I also looked at Vertical Approach Angle (VAA). Well... how can I say this. Vertical Approach Angle will be tied to Vertical Release Angle (VRA). And so, what is very VERY clear with the data is that you don't want an approach angle that is too gentle or too steep. RELATIVE TO YOUR AVERAGE. All that we are seeing with the data is that an extreme VAA means you had an undesirable VRA. The numbers are simply over the top here. You want consistency.
So, let's set aside the really extreme ones, and let's focus on the next set: if you "err" on your VAA, where do you want to err?
Changeups: don't err. You simply want consistency, by far
Sinkers: don't err. You simply want consistency, by far
Risers: don't err. You simply want consistency, by far
Cutters: err on more gentle approach (-5.7 degrees), not a sharp angle (-7.2 degrees)
Sliders: err on more gentle approach (-7.1 degrees), not a sharp angle (-8.7 degrees)
Curves: err on more gentle approach (-8.7 degrees), not a sharp angle (-10.4 degrees)
Again, for all of them, you definitely do NOT want the 10% most extreme in either direction. It's simply a disaster that indicates you didn't throw it the way you wanted to throw it. Consistency, above all else.
Having described the impetus to Layered Hit Probability, I will now lay out the first layer, Homerun Distances. We start with actual data: for every batted ball, simply counting how often balls are hit at that distance, and the percentage of those batted balls that end up as homeruns. Here's the chart for 2016-2021. We see that balls under 300 feet are never homeruns, and those over 430 feet are always homeruns. In-between, we have a fairly smooth releationship. Somewhere close to 390 feet is the 50/50 point as being equally likely to be a HR as not-HR.
So, what can we do? Well, we take this model, and apply it to all batted ball distances. We therefore have an expected HR model, based on the landing distance (which I will call xHR_land). Since 2016, the league leader is Nolan Arenado with 213 xHR_land (compared to his actual 199 HR that were tracked). In other words, the landing distance of his batted balls largely conforms to his actual number of homeruns. We have a similar story with the number two, Nelson Cruz, whose long flyballs would have presumed 200 homeruns based on their distances, and he actually hit 209.

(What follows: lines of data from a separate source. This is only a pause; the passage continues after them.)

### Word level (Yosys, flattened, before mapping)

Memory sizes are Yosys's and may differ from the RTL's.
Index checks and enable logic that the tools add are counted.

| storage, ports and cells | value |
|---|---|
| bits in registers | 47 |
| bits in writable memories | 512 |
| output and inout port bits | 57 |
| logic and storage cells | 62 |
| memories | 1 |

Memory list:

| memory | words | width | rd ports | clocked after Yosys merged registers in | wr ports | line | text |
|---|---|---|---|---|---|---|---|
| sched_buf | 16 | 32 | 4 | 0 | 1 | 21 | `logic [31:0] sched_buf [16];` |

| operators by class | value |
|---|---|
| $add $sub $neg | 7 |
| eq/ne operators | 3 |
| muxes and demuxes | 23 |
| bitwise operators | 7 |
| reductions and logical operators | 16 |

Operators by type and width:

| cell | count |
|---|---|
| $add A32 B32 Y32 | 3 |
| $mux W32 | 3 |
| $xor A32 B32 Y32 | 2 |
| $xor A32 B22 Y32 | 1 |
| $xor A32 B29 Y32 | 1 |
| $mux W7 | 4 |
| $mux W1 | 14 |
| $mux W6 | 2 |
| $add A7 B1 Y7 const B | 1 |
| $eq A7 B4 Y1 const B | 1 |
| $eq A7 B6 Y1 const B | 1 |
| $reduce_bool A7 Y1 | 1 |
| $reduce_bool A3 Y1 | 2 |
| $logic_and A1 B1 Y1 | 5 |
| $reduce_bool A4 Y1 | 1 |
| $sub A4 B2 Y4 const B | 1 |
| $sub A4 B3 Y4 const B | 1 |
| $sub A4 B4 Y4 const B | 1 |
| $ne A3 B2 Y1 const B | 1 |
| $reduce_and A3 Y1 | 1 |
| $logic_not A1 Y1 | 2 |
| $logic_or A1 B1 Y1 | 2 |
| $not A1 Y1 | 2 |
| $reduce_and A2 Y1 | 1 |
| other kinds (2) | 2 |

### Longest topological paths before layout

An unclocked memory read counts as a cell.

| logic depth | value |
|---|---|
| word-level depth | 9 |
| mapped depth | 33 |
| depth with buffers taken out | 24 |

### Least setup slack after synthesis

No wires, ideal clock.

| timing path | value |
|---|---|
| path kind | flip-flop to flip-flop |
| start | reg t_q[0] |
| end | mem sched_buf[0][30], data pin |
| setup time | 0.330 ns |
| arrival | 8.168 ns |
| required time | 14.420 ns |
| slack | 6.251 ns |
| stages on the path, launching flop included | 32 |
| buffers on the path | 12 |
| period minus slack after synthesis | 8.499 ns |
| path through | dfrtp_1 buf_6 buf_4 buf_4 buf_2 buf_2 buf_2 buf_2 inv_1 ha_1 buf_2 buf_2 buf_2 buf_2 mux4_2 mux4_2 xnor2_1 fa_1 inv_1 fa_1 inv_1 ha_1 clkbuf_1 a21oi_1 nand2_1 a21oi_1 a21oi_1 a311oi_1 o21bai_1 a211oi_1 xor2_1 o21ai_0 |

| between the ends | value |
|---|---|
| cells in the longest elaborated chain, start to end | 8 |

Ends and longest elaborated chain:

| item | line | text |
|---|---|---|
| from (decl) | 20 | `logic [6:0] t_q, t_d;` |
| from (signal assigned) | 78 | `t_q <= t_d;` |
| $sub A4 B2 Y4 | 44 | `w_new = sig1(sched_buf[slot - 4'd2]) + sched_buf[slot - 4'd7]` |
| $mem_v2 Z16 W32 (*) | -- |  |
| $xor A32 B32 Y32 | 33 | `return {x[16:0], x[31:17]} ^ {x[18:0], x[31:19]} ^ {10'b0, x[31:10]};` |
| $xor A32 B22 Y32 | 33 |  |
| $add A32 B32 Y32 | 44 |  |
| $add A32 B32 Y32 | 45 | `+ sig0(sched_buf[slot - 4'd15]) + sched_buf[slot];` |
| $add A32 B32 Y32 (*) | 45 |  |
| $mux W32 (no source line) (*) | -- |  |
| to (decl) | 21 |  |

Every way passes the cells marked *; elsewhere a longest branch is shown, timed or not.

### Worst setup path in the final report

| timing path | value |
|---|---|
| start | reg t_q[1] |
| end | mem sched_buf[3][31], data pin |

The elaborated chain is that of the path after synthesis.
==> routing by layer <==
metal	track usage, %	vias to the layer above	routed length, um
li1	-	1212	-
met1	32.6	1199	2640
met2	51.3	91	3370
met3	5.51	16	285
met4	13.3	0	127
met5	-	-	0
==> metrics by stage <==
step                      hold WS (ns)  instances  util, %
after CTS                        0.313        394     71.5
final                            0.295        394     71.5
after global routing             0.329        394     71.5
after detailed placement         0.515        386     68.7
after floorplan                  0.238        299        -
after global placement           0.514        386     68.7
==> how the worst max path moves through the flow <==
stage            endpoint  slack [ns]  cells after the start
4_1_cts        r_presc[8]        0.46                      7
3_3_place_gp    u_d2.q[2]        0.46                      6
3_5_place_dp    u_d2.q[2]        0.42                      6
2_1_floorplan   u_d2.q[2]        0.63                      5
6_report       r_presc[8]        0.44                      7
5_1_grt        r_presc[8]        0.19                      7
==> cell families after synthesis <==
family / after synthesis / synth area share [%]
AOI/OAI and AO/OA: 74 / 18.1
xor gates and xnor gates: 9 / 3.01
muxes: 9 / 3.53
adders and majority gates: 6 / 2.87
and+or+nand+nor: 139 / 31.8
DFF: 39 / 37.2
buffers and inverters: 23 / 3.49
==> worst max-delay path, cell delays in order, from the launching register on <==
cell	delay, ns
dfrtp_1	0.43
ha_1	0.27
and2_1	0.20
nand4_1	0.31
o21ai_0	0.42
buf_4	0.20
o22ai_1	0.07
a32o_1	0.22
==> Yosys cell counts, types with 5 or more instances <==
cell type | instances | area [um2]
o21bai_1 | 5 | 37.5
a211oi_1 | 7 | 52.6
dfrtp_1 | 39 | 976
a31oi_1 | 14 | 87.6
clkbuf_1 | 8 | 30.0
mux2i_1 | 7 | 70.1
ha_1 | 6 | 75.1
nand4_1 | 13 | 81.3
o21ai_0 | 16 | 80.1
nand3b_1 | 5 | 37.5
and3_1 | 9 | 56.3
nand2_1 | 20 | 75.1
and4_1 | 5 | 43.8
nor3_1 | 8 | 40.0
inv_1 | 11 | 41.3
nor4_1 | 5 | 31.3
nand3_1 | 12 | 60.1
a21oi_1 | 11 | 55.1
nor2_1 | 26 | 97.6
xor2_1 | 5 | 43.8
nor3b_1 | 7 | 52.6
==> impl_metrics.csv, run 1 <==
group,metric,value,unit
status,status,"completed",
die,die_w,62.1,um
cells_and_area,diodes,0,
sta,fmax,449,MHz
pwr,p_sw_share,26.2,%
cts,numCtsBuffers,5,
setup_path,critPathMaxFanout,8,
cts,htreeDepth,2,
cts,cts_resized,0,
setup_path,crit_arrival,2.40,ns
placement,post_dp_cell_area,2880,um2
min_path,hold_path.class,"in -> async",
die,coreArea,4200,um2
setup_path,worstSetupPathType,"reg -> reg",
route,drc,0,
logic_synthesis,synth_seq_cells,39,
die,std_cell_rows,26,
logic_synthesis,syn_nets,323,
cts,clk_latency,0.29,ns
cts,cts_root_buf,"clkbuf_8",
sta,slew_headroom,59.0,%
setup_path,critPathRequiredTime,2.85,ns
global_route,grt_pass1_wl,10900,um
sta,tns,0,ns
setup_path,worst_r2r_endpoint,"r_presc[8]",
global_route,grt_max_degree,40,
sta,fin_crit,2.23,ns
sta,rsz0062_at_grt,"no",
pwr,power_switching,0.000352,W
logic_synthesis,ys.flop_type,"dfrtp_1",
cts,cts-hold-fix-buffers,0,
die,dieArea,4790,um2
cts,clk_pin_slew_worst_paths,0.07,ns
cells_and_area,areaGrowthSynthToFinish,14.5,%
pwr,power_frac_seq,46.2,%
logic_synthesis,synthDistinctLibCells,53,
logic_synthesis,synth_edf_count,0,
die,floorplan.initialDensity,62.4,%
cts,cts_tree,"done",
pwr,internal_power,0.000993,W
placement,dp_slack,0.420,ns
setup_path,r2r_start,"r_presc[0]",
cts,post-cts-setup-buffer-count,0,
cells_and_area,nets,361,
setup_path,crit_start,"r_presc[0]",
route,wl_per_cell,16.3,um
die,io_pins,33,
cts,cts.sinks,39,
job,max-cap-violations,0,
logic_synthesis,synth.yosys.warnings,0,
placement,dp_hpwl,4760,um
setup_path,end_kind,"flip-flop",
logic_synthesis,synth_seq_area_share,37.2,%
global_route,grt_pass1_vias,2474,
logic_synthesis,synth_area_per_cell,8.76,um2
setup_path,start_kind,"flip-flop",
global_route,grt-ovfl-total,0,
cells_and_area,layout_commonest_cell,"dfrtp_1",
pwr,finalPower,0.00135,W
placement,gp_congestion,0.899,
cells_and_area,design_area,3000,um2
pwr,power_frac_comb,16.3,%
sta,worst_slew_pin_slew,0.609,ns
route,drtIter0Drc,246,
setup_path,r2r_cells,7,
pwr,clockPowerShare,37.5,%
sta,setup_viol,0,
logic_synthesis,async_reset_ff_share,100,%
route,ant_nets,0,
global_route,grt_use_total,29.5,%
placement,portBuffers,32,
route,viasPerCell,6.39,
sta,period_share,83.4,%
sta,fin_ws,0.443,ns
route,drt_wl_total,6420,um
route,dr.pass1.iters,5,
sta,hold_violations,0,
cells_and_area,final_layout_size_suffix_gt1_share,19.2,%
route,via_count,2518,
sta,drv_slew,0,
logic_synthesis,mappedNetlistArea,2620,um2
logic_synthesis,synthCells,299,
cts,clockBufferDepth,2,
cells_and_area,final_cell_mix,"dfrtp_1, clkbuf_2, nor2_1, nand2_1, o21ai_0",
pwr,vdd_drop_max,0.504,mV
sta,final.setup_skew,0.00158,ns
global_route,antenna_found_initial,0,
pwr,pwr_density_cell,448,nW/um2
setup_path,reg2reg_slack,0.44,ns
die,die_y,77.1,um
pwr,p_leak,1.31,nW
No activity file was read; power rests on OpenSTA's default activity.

In third place is our first anomoly: Trevor Story has a tremendous number of long distance flyballs, worth 187 of xHR_land, but he actually hit only 157. In a future Layer, we'll figure out HOW (after all, that's why we are here, trying to understand HOW he hit only 157 homeruns). My presumption is that Story is not a pull hitter, and so, he hits alot of long flyballs to the gap or in dead center. In other words, his long flyballs don't end up as homeruns as much as we'd expect from other batters.
The next layer we can add is the Launch Characteristics, but only the launch angle and speed. Every speed and angle leads to an average distance, with a certain range (standard deviation). So, this is the exciting part: knowing we can associate a speed+angle to a distance, we can then use our above model to determine the HR probability for that speed+angle. Even moreso, because a speed+angle produces a range of distances, we will have a range of HR probability for that speed+angle. We simply average those HR probability to come up with the HR probability for that speed+angle.
Why is this method better than using just speed+angle directly? Because that kind of model needs alot of data, and if it doesn't have it, it will start to grab data from "neighbors". So, a 110 mph at 30 degrees, will include data at 111 mph and 28 degrees, or 107 mph at 32 degrees, and so on. But, the batter actually hit the ball at 110 mph and 30 degrees. There's no reason to take data from neighbors. Furthermore, if you get too large a neighborhood, you end up risking the chance of not bringing in actually comparable data. You can even end up with a situation where the higher the speed, the lower the HR probability. That happens in cases where one combination of speed+angle has to extend to a larger neighborhood than another combination of speed+angle.
But if you focus on distances, then this problem completely goes away. And that's because, as you can see in the above chart: the higher the distance, the higher the HR probability. As it should be. This model will guarantee that outcome. This paradigm shift, by reverse engineering a distance based on the speed+angle, is what makes the Layered Hit Probability implementation possible.
With Nolan Arenado, we end up with only 149 xHR_launch (expected HR using the speed+angle launch characteristics). That is a far far cry from his actual 199 or his xHR_land of 213. In other words, we have a disconnect of 64 homeruns between how he launches the balls and how they land. We can guess that Coors is the cause here, but we'll find out in a future layer. Trevor Story has a similar effect: 143 xHR_launch compared to 187 xHR_land, or a 44 HR disconnect.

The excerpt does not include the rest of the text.